Fixing the Silent confirm: true Bug in Payment Intent Creation
Fixing the Silent confirm: true Bug in Payment Intent Creation
Release: v1.0.100
Background
Calmony Pay's SDK is designed to be familiar to developers who have used Stripe. As part of that design, the original CreatePaymentIntentParams TypeScript interface included two Stripe-compatible fields:
confirm?: boolean
return_url?: string
In Stripe's API, passing confirm: true when creating a payment intent triggers automatic confirmation in a single request — the intent is created and immediately charged without a separate confirm call.
The Problem
While these fields were present in the SDK's TypeScript interface, the Calmony Pay server (POST /v1/payment_intents) did not implement the corresponding logic. The createPaymentIntentSchema on the server silently discarded both fields.
The result: a caller passing confirm: true would receive a 200 OK response and a valid payment intent object — but the intent would be in requires_confirmation status, not confirmed. No error was raised. No warning was returned. The flag was simply ignored.
This is a particularly dangerous class of bug. The SDK's type signature advertised a capability the server did not provide, and the failure mode was invisible at call time.
Example of affected code
// Before v1.0.100 — this looked valid but confirm was silently ignored
const intent = await calmonyPay.createPaymentIntent({
amount: 4999,
currency: 'gbp',
confirm: true, // ⚠️ silently stripped by server
return_url: 'https://example.com/complete', // ⚠️ silently stripped
});
// intent.status === 'requires_confirmation'
// — NOT confirmed, despite confirm: true being passed
The Fix
Rather than implement partial Stripe-compatibility that could mask further edge cases, the confirm and return_url fields have been removed from CreatePaymentIntentParams. The SDK interface now precisely matches what the server accepts and processes.
This is a deliberate contract-first correction: the SDK's type surface is the source of truth for what the API supports. Removing these fields makes the mismatch a compile-time error for any integration relying on them, rather than a silent runtime failure.
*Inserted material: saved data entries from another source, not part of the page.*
--- src/rtl/mem_bus_arbiter_if.sv ---
// Request/in-flight/grant bundle between the I-cache, D-cache and the AXI port arbiter.
// master: arbiter side; slave: cache/mux side.
interface mem_bus_arbiter_if;
    logic       icache_request;
    logic       icache_in_flight;
    logic       dcache_request;
    logic       dcache_in_flight;
    logic       snoop_active;
    logic       icache_grant;
    logic       dcache_grant;
    logic [1:0] bus_owner;
    logic       grant_timeout;

    modport master (
        input  icache_request, icache_in_flight, dcache_request, dcache_in_flight, snoop_active,
        output icache_grant, dcache_grant, bus_owner, grant_timeout
    );

    modport slave (
        output icache_request, icache_in_flight, dcache_request, dcache_in_flight, snoop_active,
        input  icache_grant, dcache_grant, bus_owner, grant_timeout
    );
endinterface

--- src/rtl/mem_bus_arbiter.sv ---
// Arbitrates the shared AXI master port between I-cache and D-cache: D priority,
// bounded I starvation, grant held until the winner's transaction drains.
module mem_bus_arbiter #(
    parameter int unsigned DCACHE_STREAK_MAX = 4,
    parameter int unsigned START_TIMEOUT     = 16
) (
    input  logic              clk,
    input  logic              reset_n,
    mem_bus_arbiter_if.master bus
);
    localparam int unsigned     TW           = $clog2(START_TIMEOUT + 1);
    localparam logic [2:0]      STREAK_MAX   = 3'(DCACHE_STREAK_MAX);
    localparam logic [TW-1:0]   TIMEOUT_LAST = TW'(START_TIMEOUT - 1);

    typedef enum logic [1:0] {IDLE, GRANT_I, GRANT_D, RELEASE} state_t;

    state_t        r_state;
    state_t        w_next;
    logic          r_started;
    logic [TW-1:0] r_tcnt;
    logic [2:0]    r_streak;
    logic          r_timeout;
    logic          w_timeout;
    logic          w_req;
    logic          w_inflt;
    logic          w_pick_d;
    logic          w_pick_i;

    // Request/in-flight of whichever cache currently owns the port
    always_comb begin
        w_req   = 1'b0;
        w_inflt = 1'b0;
        if (r_state == GRANT_I) begin
            w_req   = bus.icache_request;
            w_inflt = bus.icache_in_flight;
        end else if (r_state == GRANT_D) begin
            w_req   = bus.dcache_request;
            w_inflt = bus.dcache_in_flight;
        end
    end

    assign w_pick_d = !bus.snoop_active && bus.dcache_request &&
                      (!bus.icache_request || (r_streak < STREAK_MAX));
    assign w_pick_i = !bus.snoop_active && bus.icache_request && !w_pick_d;

    always_comb begin
        w_next    = r_state;
        w_timeout = 1'b0;
        case (r_state)
            IDLE: begin
                if (w_pick_d)      w_next = GRANT_D;
                else if (w_pick_i) w_next = GRANT_I;
            end
            GRANT_I, GRANT_D: begin
                if (r_started) begin
                    if (!w_inflt) w_next = RELEASE;
                end else if (!w_inflt) begin
                    if (!w_req) begin
                        w_next = RELEASE;
                    end else if (r_tcnt == TIMEOUT_LAST) begin
                        w_next    = RELEASE;
                        w_timeout = 1'b1;
                    end
                end
            end
            default: w_next = IDLE;
        endcase
    end

    always_ff @(posedge clk) begin
        if (!reset_n) begin
            r_state   <= IDLE;
            r_started <= 1'b0;
            r_tcnt    <= '0;
            r_streak  <= '0;
            r_timeout <= 1'b0;
        end else begin
            r_state   <= w_next;
            r_timeout <= w_timeout;
            // Only IDLE leads into a grant, so clearing outside GRANT_x clears on entry
            if ((r_state == GRANT_I) || (r_state == GRANT_D)) begin
                if (w_inflt) r_started <= 1'b1;
                if (!r_started && !w_inflt) r_tcnt <= r_tcnt + 1'b1;
            end else begin
                r_started <= 1'b0;
                r_tcnt    <= '0;
            end
            if (r_state == IDLE) begin
                if (w_pick_d) begin
                    if (!bus.icache_request)      r_streak <= '0;
                    else if (r_streak < STREAK_MAX) r_streak <= r_streak + 3'd1;
                end else if (w_pick_i) begin
                    r_streak <= '0;
                end
            end
        end
    end

    assign bus.icache_grant  = (r_state == GRANT_I);
    assign bus.dcache_grant  = (r_state == GRANT_D);
    assign bus.bus_owner     = {bus.dcache_grant, bus.icache_grant};
    assign bus.grant_timeout = r_timeout;
endmodule

--- src/flat_wrapper.sv ---
// flat-port wrapper written by rule: the top's interface ports become plain ports
module mem_bus_arbiter_flat 
#(
    parameter int unsigned DCACHE_STREAK_MAX = 4,
    parameter int unsigned START_TIMEOUT     = 16
)
  (clk, reset_n, bus_icache_request, bus_icache_in_flight, bus_dcache_request, bus_dcache_in_flight, bus_snoop_active, bus_icache_grant, bus_dcache_grant, bus_bus_owner, bus_grant_timeout);
  mem_bus_arbiter_if bus_i ();
  input  logic clk;
  input  logic reset_n;
  input wire logic [$bits(bus_i.icache_request)-1:0] bus_icache_request;
  input wire logic [$bits(bus_i.icache_in_flight)-1:0] bus_icache_in_flight;
  input wire logic [$bits(bus_i.dcache_request)-1:0] bus_dcache_request;
  input wire logic [$bits(bus_i.dcache_in_flight)-1:0] bus_dcache_in_flight;
  input wire logic [$bits(bus_i.snoop_active)-1:0] bus_snoop_active;
  output wire logic [$bits(bus_i.icache_grant)-1:0] bus_icache_grant;
  output wire logic [$bits(bus_i.dcache_grant)-1:0] bus_dcache_grant;
  output wire logic [$bits(bus_i.bus_owner)-1:0] bus_bus_owner;
  output wire logic [$bits(bus_i.grant_timeout)-1:0] bus_grant_timeout;
  assign bus_i.icache_request = bus_icache_request;
  assign bus_i.icache_in_flight = bus_icache_in_flight;
  assign bus_i.dcache_request = bus_dcache_request;
  assign bus_i.dcache_in_flight = bus_dcache_in_flight;
  assign bus_i.snoop_active = bus_snoop_active;
  assign bus_icache_grant = bus_i.icache_grant;
  assign bus_dcache_grant = bus_i.dcache_grant;
  assign bus_bus_owner = bus_i.bus_owner;
  assign bus_grant_timeout = bus_i.grant_timeout;
  mem_bus_arbiter #(.DCACHE_STREAK_MAX(DCACHE_STREAK_MAX), .START_TIMEOUT(START_TIMEOUT)) u_core (.clk(clk), .reset_n(reset_n), .bus(bus_i));
endmodule
--- config.mk ---
export PLATFORM = sky130hd
export DESIGN_NAME = mem_bus_arbiter_flat
export DESIGN_NICKNAME = d
export VERILOG_FILES = /design/src/rtl/mem_bus_arbiter_if.sv /design/src/rtl/mem_bus_arbiter.sv /design/src/flat_wrapper.sv
export SDC_FILE = /design/constraint.sdc
export NUM_CORES = 1
export LEC_CHECK = 0
export ABC_AREA = 1
export CAP_MARGIN = 10
export CORE_MARGIN = 2
export CORE_UTILIZATION = 34
export CTS_BUF_LIST = sky130_fd_sc_hd__clkbuf_8
export DETAILED_ROUTE_END_ITERATION = 12
export GPL_ROUTABILITY_DRIVEN = 0
export SYNTH_ARGS = -nofsm -noshare
export SYNTH_HDL_FRONTEND = slang
export SYNTH_SLANG_ARGS = --single-unit
export TNS_END_PERCENT = 50
--- constraint.sdc ---
create_clock -name clk -period 1.24 [get_ports clk]
set_input_delay 0.186 -clock clk [delete_from_list [all_inputs] [get_ports clk]]
set_output_delay 0.186 -clock clk [all_outputs]
set_load 0.05 [all_outputs]
==> summary.log <==
qor: run_status.run_status finished with violations
qor: run_status.failing_checks setup timing
qor: sta.layout_worst_path_cycle_share 110%
qor: setup_path.reg2regPathDepth 10
qor: grt.grt_start_max_net_pins 8
qor: yosys.synth.most_common_cell sky130_fd_sc_hd__nand2_1
qor: clock_tree.cts_buffer_depth 2
qor: drt.wl 1840 um
qor: sta.worst_max_slew_pin_slew 0.356 ns
qor: placement.i_o_buffers 11
qor: hold_path.hold-path-cell-count 2
qor: clock_tree.clock_latency 0.24 ns
qor: yosys.synth_cell_type_count 21
qor: setup_path.critical_path.endpoint_type register
qor: yosys.synth_area 731 um^2
qor: yosys.postSynth.topFlopCell sky130_fd_sc_hd__dfxtp_1
qor: yosys.commonest_cells_post_synth sky130_fd_sc_hd__nand2_1 (26), sky130_fd_sc_hd__dfxtp_1 (12), sky130_fd_sc_hd__inv_1 (12), sky130_fd_sc_hd__nor2_1 (12)
qor: yosys.synth.area.top_cells sky130_fd_sc_hd__dfxtp_1 (33%), sky130_fd_sc_hd__nand2_1 (13%), sky130_fd_sc_hd__ha_1 (12%)
qor: clock_tree.cts.htree.levels 1
qor: setup_path.critical_path.startpoint_type register
qor: hold_path.end_point_of_the_worst_hold_path u_core.r_streak[0]
qor: yosys.synthCells 100
qor: final_layout.n_antenna_cell 0
qor: placement.detailed_place_hpwl 1300 um
qor: yosys.yosysTopAreaCell sky130_fd_sc_hd__dfxtp_1
qor: pwr.power-per-cell-area 2130 mW/mm^2
qor: setup_path.launching_point_of_the_worst_reg2reg_path u_core.r_tcnt[1]
qor: clock_tree.holdBufCountCts 0
qor: setup_path.worst_ep_arrival_time 1.54 ns
qor: sta.hold_violations 0
qor: drt.drt_iter0_drc 14
qor: pwr.vdd_drop_max 1.41 mV
qor: floorplan.die_w 50.4 um
qor: floorplan.floorplan.initialDensity 36.5%
qor: drt.antenna_violating_nets_post_route 0
qor: drt.drt_pre_antenna_iters 4
qor: final_layout.layout_nets 149
qor: yosys.synth.top_cell.area_share 32.9%
qor: setup_path.worst_path_required_time 1.41 ns
qor: drt.wl_per_cell 11.4 um
qor: yosys.synth_fp_nets 114
qor: hold_path.hold_path.class register to register
qor: sta.setup_tns -0.786 ns
qor: clock_tree.cts.reportedPaths.clkPinSlew 0.05 ns
qor: drt.vias 751
qor: placement.dp_cells 151
qor: grt.grt_overflow_total 0
qor: sta.post-route-worst-setup-slack -0.127 ns
qor: clock_tree.clock-sinks 12
qor: floorplan.floorplan.die_area 0.00254 mm^2
qor: pwr.static-leakage-power 0.546 nW
qor: sta.rsz0062_at_grt yes
qor: sta.slew_viol_final 0
qor: final_layout.drive_above_1_share 49.3%
qor: yosys.asyncSetResetFlopFracSynth 0%
qor: sta.minimum_clock_period_after_layout 1.37 ns
qor: drt.drt-vias-per-instance 4.66
qor: yosys.synth-edff-count 0
qor: clock_tree.tritoncts_buffers 3
qor: grt.grt_pass1_wl 3030 um
qor: final_layout.syn_to_final_growth 69.9%
qor: floorplan.design.portCount 12
qor: yosys.average_footprint_of_a_synthesized_cell 7.31 um^2
qor: grt.first_global_vias 758
qor: clock_tree.cts_tree yes
qor: yosys.ys_seq_elements 12
qor: grt.grt_antenna_before_repair 0
qor: sta.worst_slew_margin_rel 76.3%
qor: setup_path.reg2reg_setup_slack -0.13 ns
qor: yosys.synth_sequential_area_ratio 32.9%
qor: hold_path.worst_hold_startpoint u_core.r_streak[0]
qor: yosys.ys_warn_count 0
qor: final_layout.final_cells 161
qor: pwr.finalPower 0.00265 W
qor: setup_path.critical_path.reg2reg.endpoint u_core.r_state[0]
qor: sta.setup-violations-final 13
qor: floorplan.dieHeight 50.4 um
qor: drt.drc 0
qor: clock_tree.clk_root_buffer_cell sky130_fd_sc_hd__clkbuf_8
qor: setup_path.path_max_fanout 4
qor: sta.fin_skew 0.00204 ns
qor: job.max-cap-violations 0
qor: floorplan.rows 16
qor: grt.gr-usage-all-layers 16.2%
qor: sta.fmax 731 MHz
qor: setup_path.setup.worst_path.class register to register
qor: floorplan.floorplan.core_area 0.00200 mm^2
## report_power, final
part / switching, W / internal, W / total, W
clock: 0.000142 / 0.000280 / 0.000423
sequential: 0.0000999 / 0.000483 / 0.000583
combinational: 0.000866 / 0.000778 / 0.00164
## cells in the final DEF, fill, tap and decap left out, drive strengths merged
| master | n |
|---|---|
| nand2 | 26 |
| buf | 25 |
| nor2 | 14 |
| inv | 13 |
| dfxtp | 12 |
| a21oi | 8 |
| nand3 | 7 |
| ha | 7 |
| clkdlybuf4s50 | 6 |
| clkbuf | 4 |
| nand4 | 3 |
| o21ai | 3 |
| and2 | 1 |
| xnor2 | 1 |
| nor3 | 1 |
| a21boi | 1 |
| nor3b | 1 |
| o21bai | 1 |
## metrics by stage
stage / setup slack (ns) / area [um^2] / util [%] / hold slack, ns
final: -0.127 / 1240 / 62.0 / 0.481
after global placement: -0.124 / 1050 / 52.7 / 0.462
after floorplan: -0.0931 / 763 / - / 0.299
after detailed placement: -0.175 / 1050 / 52.7 / 0.473
after CTS: -0.0895 / 1220 / 60.8 / 0.482
after global routing: -0.236 / 1240 / 62.0 / 0.513
## kinds of logic (layout without fill, tap and decap cells)
family / Yosys count / count (layout) / share of synthesized area [%]
flops: 12 / 12 / 32.9
compound gates: 13 / 13 / 10.6
xor+xnor: 1 / 1 / 1.20
buf+inv: 15 / 48 / 8.73
simple gates: 52 / 53 / 34.6
fa+ha+maj: 7 / 7 / 12.0
## area by class of cell
cell class,instances,area [um^2]
fillers,190,761
multi-input cells,74,528
repair buffers,31,318
flip-flops and latches,12,250
inverters,13,56.3
clock buffers,4,55.1
well taps,27,33.8
## repair_timing
| action | CTS | global route |
|---|---|---|
| pin swaps | 10 | 13 |
| buffers inserted | 4 | 1 |
| resized for setup | 22 | 7 |
| cloned | 1 | 0 |
| setup endpoints to repair | 13 | 14 |
## flip-flops by register name (all words and copies together) (netlist names)
signal / count
u_core.bus.grant_timeout: 1
u_core.r_started: 1
u_core.r_state: 2
u_core.r_streak: 3
u_core.r_tcnt: 5
## routing by layer
layer,vias up,track usage [%],part of all wire (%)
met5,-,0,0
met3,4,3.57,2.7
met2,8,30.7,55
li1,390,-,-
met4,0,6.76,1.1
met1,349,17.0,41
## critical path, stage by stage (launching register included)
cell and delay, ns:
sky130_fd_sc_hd__dfxtp_2 0.36, sky130_fd_sc_hd__ha_4 0.14, sky130_fd_sc_hd__inv_2 0.04, sky130_fd_sc_hd__nor2_2 0.09, sky130_fd_sc_hd__ha_2 0.20, sky130_fd_sc_hd__nor2_2 0.04
sky130_fd_sc_hd__nand4_1 0.12, sky130_fd_sc_hd__nand3_2 0.11, sky130_fd_sc_hd__nand2_1 0.07, sky130_fd_sc_hd__nand2_1 0.05, sky130_fd_sc_hd__nor2_1 0.08
## how the worst max path moves through the flow
stage / slack [ns] / depth (start not counted) / to / startpoint
2_1_floorplan: -0.09 / 8 / u_core.r_tcnt[4] / u_core.r_state[1]
3_3_place_gp: -0.12 / 8 / u_core.r_state[0] / bus_icache_request
3_5_place_dp: -0.18 / 10 / u_core.r_state[0] / u_core.r_tcnt[0]
4_1_cts: -0.09 / 10 / u_core.r_state[0] / u_core.r_tcnt[1]
5_1_grt: -0.24 / 10 / u_core.r_state[0] / u_core.r_tcnt[1]
6_report: -0.13 / 10 / u_core.r_state[0] / u_core.r_tcnt[1]
Power figures use the tool's default switching activity.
// After v1.0.100 — CreatePaymentIntentParams no longer includes confirm or return_url
const intent = await calmonyPay.createPaymentIntent({
amount: 4999,
currency: 'gbp',
// confirm and return_url are not valid fields — TypeScript will surface this
});
// To confirm, use the dedicated confirm endpoint:
await calmonyPay.confirmPaymentIntent(intent.id);
Migration Guide
If your integration passed confirm: true or return_url during intent creation, update your code as follows:
Before
const intent = await calmonyPay.createPaymentIntent({
amount: 4999,
currency: 'gbp',
confirm: true,
return_url: 'https://example.com/complete',
});
After
// Step 1: Create the intent
const intent = await calmonyPay.createPaymentIntent({
amount: 4999,
currency: 'gbp',
});
// Step 2: Confirm it explicitly
const confirmed = await calmonyPay.confirmPaymentIntent(intent.id);
The two-step flow gives you the same result — a confirmed, charged intent — with explicit control at each stage.
Affected Files
| File | Change |
|---|---|
src/lib/calmony-pay/client.ts | Removed confirm and return_url from CreatePaymentIntentParams |
src/app/api/v1/payment_intents/route.ts | No functional change; server already did not process these fields |
Why This Matters
Silent parameter stripping is one of the hardest categories of API bug to detect in production. An integration test that checks for a 200 OK would pass; only a test asserting on the returned status field would catch it. By aligning the SDK interface with actual server behaviour, integrations that relied on confirm: true will now fail loudly at the TypeScript compilation stage rather than silently at runtime.